*** Opening of RECORDS FOR THIS TASK ***

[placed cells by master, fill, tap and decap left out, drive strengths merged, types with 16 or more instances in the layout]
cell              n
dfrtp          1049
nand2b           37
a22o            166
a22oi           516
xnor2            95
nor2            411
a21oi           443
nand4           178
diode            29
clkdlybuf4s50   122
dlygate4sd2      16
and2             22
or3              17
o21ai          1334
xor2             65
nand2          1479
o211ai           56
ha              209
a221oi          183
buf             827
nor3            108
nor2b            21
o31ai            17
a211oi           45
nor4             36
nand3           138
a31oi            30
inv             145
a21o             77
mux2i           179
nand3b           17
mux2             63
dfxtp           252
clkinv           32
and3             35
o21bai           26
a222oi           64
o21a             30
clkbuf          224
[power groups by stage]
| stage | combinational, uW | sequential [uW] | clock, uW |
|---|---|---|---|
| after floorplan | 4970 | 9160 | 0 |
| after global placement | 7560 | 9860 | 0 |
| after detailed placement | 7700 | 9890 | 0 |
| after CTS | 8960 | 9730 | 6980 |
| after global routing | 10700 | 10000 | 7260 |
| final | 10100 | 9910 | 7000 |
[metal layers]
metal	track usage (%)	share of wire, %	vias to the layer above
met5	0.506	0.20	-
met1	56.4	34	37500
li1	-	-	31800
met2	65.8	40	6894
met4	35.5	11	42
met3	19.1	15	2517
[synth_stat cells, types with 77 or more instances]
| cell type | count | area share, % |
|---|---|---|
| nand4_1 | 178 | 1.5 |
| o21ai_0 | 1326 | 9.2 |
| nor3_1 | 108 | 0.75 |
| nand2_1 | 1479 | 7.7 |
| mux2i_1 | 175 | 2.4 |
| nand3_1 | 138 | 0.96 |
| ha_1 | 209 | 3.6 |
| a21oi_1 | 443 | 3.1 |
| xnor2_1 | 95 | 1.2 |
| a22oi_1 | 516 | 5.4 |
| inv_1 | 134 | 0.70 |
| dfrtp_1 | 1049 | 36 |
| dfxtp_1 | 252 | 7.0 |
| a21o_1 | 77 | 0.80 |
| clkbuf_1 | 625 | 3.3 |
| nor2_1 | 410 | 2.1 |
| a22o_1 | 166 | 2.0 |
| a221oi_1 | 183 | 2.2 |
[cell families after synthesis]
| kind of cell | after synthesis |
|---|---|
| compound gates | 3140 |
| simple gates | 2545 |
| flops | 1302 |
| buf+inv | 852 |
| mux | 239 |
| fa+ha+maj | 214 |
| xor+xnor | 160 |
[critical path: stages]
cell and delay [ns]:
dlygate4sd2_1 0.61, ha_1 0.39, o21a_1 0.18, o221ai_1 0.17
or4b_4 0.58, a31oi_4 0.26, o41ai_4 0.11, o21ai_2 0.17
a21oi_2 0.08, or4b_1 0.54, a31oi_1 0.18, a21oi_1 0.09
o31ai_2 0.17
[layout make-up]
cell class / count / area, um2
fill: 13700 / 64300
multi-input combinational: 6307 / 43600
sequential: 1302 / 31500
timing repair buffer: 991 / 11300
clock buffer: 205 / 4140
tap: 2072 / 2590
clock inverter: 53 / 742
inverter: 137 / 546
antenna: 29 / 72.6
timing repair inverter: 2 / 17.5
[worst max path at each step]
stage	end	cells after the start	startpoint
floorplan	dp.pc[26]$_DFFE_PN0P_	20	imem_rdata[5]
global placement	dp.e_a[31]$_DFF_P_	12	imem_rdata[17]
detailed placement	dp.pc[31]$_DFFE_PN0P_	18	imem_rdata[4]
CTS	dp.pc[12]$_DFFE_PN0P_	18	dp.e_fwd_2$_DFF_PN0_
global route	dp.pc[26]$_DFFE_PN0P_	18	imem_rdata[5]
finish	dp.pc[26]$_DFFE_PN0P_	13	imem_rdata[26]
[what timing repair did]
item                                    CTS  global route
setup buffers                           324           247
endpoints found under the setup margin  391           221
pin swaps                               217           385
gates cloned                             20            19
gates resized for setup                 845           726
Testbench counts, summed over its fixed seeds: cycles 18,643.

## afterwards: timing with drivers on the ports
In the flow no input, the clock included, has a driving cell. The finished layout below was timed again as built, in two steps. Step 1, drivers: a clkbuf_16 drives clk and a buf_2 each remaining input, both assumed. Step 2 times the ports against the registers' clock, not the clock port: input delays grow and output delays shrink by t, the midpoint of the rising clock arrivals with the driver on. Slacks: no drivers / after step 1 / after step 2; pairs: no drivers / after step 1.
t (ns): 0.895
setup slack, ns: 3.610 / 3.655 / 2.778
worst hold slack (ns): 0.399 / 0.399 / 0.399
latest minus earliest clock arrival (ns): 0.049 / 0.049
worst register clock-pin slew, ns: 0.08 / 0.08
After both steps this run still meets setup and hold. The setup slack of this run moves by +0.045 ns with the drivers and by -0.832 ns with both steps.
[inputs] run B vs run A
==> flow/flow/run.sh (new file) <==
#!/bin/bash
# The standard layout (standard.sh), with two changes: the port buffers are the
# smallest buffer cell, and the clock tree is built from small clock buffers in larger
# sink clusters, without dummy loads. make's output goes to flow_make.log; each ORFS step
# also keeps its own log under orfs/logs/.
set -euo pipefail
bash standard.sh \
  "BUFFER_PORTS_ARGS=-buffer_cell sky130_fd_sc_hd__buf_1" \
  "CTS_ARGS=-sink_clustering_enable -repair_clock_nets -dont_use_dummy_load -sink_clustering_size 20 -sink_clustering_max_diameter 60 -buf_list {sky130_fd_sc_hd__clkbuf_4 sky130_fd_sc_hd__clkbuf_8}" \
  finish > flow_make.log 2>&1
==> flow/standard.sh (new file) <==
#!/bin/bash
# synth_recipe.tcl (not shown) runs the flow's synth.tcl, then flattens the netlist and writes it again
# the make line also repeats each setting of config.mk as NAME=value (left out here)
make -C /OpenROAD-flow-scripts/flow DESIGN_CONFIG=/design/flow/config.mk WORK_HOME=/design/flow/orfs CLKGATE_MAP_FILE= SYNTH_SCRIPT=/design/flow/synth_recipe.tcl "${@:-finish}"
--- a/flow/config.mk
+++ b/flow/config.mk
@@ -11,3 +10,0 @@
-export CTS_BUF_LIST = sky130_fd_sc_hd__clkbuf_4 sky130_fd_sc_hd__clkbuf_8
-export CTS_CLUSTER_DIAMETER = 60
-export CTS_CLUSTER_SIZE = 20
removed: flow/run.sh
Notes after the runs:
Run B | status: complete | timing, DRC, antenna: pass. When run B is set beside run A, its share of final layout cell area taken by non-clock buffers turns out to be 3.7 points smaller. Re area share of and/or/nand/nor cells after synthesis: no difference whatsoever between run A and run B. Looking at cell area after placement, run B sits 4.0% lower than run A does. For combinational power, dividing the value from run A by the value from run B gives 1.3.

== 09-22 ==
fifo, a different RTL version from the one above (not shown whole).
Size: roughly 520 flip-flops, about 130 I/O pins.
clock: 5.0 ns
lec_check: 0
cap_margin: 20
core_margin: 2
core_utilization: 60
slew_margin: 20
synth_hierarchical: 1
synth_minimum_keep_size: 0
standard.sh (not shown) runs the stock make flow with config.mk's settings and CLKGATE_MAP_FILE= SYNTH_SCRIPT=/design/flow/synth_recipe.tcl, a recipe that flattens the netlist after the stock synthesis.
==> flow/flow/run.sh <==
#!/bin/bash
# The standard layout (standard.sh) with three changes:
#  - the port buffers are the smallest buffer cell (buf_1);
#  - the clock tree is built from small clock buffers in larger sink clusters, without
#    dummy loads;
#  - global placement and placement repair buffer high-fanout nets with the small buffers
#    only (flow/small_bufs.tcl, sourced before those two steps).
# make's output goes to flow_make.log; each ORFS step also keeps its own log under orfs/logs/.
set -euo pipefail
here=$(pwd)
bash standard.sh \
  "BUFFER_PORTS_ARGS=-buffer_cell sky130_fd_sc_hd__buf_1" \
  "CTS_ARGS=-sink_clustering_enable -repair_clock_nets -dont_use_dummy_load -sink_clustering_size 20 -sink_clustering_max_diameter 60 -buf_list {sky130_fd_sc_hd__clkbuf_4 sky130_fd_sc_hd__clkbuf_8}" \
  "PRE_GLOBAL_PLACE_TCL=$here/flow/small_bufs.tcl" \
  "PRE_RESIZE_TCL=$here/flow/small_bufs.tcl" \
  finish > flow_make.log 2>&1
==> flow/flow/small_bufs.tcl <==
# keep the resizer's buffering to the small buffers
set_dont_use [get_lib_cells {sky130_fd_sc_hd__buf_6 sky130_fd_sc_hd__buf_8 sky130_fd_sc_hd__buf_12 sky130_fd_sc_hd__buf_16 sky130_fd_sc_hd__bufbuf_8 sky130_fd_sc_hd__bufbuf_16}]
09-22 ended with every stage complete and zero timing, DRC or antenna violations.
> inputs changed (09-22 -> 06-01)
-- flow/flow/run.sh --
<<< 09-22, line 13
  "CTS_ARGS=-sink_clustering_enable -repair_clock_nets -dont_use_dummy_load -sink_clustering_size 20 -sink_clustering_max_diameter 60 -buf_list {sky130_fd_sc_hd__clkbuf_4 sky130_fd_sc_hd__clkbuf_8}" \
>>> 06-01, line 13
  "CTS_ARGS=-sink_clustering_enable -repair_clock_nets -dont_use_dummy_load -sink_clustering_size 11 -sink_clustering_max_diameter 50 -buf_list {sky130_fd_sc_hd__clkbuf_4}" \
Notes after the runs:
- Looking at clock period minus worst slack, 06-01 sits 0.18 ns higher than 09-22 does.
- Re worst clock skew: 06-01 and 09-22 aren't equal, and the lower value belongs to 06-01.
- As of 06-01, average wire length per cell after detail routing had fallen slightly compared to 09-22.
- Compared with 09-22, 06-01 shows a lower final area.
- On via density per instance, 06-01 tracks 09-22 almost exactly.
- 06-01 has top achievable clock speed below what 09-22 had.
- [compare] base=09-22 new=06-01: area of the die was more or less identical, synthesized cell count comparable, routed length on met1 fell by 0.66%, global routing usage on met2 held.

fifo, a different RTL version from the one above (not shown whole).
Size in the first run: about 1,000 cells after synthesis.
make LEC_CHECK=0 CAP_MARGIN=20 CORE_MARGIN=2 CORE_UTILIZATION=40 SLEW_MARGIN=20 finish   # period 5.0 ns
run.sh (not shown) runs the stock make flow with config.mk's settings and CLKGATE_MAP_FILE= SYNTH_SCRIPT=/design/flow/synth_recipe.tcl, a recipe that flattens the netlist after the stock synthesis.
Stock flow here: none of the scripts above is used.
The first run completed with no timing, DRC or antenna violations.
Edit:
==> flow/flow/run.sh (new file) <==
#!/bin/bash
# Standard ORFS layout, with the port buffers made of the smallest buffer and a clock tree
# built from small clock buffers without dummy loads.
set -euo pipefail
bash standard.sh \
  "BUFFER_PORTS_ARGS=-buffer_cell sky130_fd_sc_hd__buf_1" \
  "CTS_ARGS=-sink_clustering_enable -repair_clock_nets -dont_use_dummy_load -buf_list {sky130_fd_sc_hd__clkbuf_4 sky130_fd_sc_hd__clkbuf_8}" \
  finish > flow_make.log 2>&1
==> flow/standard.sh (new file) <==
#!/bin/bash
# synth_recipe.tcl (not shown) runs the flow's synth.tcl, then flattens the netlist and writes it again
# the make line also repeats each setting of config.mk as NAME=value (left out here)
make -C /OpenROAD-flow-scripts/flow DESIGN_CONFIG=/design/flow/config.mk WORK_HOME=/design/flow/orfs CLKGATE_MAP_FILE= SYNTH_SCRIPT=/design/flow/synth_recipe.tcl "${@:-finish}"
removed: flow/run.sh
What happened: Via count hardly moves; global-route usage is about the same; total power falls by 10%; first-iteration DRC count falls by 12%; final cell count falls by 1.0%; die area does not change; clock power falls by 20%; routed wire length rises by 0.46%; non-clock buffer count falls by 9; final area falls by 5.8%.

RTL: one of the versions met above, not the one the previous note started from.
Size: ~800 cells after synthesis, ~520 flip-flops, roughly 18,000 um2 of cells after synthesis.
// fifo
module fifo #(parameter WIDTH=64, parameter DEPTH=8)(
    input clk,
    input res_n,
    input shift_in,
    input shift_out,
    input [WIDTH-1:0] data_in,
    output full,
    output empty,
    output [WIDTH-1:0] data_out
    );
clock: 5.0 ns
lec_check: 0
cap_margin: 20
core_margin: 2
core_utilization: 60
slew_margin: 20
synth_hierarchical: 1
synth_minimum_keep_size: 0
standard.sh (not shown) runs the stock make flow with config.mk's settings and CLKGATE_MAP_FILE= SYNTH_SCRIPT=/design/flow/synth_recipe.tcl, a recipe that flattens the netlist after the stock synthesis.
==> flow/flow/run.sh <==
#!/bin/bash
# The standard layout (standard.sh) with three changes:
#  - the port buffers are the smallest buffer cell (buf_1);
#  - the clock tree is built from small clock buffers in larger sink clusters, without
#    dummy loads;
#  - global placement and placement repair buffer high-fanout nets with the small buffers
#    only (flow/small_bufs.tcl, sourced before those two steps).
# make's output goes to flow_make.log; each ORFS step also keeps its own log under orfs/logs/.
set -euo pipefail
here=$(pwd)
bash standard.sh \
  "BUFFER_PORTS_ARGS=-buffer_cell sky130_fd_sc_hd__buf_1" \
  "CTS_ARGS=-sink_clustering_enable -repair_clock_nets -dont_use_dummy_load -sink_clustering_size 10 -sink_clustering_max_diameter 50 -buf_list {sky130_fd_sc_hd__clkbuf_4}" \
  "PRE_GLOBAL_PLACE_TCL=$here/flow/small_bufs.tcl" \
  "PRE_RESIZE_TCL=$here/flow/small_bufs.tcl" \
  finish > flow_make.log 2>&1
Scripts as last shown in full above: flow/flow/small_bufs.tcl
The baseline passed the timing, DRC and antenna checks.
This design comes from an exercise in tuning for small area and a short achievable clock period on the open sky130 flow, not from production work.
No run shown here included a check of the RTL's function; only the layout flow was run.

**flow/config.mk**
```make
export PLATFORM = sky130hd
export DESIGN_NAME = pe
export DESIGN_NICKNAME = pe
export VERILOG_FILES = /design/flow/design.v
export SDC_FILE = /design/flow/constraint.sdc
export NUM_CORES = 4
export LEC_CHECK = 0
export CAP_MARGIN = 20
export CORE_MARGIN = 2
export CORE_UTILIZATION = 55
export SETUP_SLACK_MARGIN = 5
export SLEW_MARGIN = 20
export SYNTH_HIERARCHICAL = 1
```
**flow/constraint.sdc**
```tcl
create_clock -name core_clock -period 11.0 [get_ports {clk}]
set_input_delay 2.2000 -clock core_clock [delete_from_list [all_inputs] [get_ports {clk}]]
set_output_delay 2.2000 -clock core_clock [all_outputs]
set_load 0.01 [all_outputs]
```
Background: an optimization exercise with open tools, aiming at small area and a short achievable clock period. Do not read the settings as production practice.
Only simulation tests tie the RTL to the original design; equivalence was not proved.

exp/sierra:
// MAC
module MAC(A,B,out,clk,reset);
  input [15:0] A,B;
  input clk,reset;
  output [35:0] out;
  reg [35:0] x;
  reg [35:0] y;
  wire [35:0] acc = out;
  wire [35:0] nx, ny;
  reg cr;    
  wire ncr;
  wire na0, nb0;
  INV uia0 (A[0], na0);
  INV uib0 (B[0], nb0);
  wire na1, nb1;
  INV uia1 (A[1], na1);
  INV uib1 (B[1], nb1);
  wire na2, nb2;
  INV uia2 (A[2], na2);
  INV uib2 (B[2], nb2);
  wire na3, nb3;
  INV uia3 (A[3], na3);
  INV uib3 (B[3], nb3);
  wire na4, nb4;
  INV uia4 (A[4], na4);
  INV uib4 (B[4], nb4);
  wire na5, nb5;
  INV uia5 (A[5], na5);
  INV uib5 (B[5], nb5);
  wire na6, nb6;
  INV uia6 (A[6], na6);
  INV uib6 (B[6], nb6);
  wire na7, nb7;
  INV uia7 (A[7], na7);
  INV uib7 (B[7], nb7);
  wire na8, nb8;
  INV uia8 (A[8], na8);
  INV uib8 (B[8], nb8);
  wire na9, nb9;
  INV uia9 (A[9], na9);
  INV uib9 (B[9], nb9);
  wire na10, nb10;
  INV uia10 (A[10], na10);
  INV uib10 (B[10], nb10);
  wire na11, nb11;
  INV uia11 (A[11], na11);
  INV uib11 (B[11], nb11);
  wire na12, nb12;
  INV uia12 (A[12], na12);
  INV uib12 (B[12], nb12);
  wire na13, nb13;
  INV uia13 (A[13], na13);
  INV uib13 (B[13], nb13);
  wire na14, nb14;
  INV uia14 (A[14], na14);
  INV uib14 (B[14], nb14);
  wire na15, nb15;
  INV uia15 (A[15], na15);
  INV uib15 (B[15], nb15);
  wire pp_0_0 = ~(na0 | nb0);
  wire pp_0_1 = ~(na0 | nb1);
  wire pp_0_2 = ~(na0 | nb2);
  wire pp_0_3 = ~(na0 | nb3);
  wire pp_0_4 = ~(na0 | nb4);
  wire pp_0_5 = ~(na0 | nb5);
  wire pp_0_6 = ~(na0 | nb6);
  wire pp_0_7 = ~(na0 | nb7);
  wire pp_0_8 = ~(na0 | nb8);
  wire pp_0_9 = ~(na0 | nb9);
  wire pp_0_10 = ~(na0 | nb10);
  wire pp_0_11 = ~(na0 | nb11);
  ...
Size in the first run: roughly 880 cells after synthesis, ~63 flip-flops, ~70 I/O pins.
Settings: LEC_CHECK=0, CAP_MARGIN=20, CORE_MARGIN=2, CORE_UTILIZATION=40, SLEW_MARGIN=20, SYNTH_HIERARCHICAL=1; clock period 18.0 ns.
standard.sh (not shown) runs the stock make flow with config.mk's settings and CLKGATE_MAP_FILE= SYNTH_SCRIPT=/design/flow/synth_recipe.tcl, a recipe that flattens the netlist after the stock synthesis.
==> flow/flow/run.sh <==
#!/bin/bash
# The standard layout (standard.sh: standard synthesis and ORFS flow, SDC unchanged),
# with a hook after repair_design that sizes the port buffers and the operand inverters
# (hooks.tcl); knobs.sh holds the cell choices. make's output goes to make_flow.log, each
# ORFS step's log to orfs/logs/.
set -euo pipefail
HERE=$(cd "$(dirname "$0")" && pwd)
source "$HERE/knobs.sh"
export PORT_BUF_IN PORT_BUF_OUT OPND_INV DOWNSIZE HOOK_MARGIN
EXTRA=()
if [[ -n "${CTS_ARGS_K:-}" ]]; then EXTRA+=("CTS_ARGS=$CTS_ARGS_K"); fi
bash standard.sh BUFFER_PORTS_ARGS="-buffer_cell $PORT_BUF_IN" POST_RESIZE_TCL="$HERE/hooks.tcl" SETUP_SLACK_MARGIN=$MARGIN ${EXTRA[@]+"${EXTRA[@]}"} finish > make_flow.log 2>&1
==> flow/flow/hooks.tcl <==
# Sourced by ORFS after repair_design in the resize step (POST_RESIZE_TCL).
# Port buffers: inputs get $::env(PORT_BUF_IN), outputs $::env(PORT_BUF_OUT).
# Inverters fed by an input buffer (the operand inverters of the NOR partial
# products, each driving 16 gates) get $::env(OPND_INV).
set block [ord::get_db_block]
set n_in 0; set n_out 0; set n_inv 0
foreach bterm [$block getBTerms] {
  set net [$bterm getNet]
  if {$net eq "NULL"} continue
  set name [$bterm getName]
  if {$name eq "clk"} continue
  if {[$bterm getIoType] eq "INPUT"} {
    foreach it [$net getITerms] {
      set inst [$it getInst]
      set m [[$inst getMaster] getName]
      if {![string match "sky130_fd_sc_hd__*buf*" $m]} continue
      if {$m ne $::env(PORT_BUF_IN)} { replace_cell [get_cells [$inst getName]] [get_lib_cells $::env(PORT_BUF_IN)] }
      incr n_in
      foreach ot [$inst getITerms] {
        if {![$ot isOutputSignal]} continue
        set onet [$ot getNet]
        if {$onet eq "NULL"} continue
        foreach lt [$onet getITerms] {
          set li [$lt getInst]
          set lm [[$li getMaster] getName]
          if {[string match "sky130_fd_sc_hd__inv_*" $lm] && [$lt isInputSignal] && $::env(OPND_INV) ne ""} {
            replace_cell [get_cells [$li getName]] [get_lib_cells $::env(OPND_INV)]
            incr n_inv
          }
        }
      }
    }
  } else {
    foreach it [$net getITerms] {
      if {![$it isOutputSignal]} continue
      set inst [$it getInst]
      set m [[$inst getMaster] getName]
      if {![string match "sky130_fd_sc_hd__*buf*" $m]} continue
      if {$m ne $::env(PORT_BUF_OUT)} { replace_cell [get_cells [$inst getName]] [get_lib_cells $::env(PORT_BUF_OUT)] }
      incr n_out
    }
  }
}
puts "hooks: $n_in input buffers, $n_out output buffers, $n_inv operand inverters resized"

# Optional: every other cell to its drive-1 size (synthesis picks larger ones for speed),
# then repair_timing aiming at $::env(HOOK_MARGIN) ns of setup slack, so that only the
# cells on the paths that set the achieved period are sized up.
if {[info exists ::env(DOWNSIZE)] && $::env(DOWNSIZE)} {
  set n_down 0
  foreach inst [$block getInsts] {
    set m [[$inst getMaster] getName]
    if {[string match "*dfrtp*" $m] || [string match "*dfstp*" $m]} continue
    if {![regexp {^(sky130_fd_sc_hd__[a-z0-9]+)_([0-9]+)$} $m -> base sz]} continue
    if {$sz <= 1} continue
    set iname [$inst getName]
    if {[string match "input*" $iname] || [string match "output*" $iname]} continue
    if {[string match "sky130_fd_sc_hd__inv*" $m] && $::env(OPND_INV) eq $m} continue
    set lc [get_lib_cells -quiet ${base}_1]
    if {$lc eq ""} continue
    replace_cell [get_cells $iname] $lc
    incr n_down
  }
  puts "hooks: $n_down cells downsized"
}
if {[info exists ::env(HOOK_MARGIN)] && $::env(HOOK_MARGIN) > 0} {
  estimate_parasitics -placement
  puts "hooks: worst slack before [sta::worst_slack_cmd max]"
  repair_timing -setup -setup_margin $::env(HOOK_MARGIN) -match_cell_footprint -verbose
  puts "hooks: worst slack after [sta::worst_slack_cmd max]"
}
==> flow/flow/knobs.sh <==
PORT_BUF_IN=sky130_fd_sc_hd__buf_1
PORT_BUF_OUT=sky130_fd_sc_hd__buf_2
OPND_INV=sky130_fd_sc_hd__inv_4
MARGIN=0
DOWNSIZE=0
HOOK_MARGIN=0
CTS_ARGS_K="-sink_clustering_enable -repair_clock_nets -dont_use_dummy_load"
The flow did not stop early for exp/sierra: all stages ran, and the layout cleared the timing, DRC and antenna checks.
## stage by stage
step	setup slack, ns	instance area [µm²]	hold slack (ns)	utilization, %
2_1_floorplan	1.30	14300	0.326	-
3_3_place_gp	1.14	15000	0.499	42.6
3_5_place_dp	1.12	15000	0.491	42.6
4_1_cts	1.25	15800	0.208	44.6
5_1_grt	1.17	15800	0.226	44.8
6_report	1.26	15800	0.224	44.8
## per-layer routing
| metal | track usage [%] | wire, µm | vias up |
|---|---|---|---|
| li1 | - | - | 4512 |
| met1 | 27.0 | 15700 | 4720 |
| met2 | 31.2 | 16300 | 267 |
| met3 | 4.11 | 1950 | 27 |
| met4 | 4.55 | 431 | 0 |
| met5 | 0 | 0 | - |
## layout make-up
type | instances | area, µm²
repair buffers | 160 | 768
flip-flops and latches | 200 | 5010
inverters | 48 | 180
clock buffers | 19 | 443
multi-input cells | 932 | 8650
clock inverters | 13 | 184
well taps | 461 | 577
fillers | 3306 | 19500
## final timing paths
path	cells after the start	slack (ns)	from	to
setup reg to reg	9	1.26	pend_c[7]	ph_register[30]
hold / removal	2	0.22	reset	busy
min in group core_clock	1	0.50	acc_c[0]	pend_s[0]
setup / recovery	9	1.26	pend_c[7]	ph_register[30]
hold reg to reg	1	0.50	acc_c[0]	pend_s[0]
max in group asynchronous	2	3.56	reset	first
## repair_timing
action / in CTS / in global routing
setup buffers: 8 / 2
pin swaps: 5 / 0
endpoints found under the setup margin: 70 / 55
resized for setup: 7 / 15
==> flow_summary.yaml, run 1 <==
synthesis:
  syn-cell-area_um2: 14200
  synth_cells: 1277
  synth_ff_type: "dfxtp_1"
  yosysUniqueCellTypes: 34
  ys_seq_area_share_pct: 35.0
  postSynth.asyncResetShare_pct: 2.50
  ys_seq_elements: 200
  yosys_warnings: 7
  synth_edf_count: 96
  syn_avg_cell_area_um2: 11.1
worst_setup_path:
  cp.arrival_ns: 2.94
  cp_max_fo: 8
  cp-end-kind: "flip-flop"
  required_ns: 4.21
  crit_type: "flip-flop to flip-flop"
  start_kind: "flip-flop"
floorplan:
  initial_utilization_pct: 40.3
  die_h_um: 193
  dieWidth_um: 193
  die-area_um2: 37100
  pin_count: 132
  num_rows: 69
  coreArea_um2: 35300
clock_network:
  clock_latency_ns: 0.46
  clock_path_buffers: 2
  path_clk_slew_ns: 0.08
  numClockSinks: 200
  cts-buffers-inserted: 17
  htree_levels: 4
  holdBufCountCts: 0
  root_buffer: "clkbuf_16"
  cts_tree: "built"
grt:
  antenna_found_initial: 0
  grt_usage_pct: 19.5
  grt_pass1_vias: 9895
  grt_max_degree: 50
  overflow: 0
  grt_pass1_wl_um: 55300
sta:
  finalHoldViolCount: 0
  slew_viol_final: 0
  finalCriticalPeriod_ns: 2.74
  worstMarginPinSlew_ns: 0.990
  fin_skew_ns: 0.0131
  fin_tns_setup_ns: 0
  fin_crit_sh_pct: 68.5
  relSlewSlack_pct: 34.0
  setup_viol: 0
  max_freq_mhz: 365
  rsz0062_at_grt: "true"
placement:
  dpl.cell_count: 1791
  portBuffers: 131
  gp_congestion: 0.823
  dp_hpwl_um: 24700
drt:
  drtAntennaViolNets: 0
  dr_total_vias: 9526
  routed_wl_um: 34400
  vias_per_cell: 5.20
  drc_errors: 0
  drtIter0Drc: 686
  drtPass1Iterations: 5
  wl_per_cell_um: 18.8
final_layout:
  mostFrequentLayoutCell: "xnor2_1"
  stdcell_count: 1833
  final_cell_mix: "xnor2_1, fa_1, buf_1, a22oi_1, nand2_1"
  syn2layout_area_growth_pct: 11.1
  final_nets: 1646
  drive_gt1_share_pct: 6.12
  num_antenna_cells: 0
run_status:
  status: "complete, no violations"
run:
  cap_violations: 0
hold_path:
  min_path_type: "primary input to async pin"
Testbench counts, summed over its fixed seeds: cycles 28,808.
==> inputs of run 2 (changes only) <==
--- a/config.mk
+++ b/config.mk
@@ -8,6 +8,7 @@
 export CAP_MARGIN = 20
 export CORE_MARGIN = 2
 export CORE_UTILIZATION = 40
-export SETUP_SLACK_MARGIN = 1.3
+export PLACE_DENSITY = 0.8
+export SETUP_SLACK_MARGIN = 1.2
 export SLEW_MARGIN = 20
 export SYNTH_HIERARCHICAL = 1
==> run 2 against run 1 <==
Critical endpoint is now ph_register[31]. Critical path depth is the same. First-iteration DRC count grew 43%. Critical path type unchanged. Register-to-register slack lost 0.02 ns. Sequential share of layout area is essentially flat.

*** Close of RECORDS FOR THIS TASK ***

WORK TO COMPLETE – Go through the entries above and copy each line holding the string "below".

PROBLEM SOLUTION –
In the flow no input, the clock included, has a driving cell. The finished layout below was timed again as built, in two steps. Step 1, drivers: a clkbuf_16 drives clk and a buf_2 each remaining input, both assumed. Step 2 times the ports against the registers' clock, not the clock port: input delays grow and output delays shrink by t, the midpoint of the rising clock arrivals with the driver on. Slacks: no drivers / after step 1 / after step 2; pairs: no drivers / after step 1.
- 06-01 has top achievable clock speed below what 09-22 had.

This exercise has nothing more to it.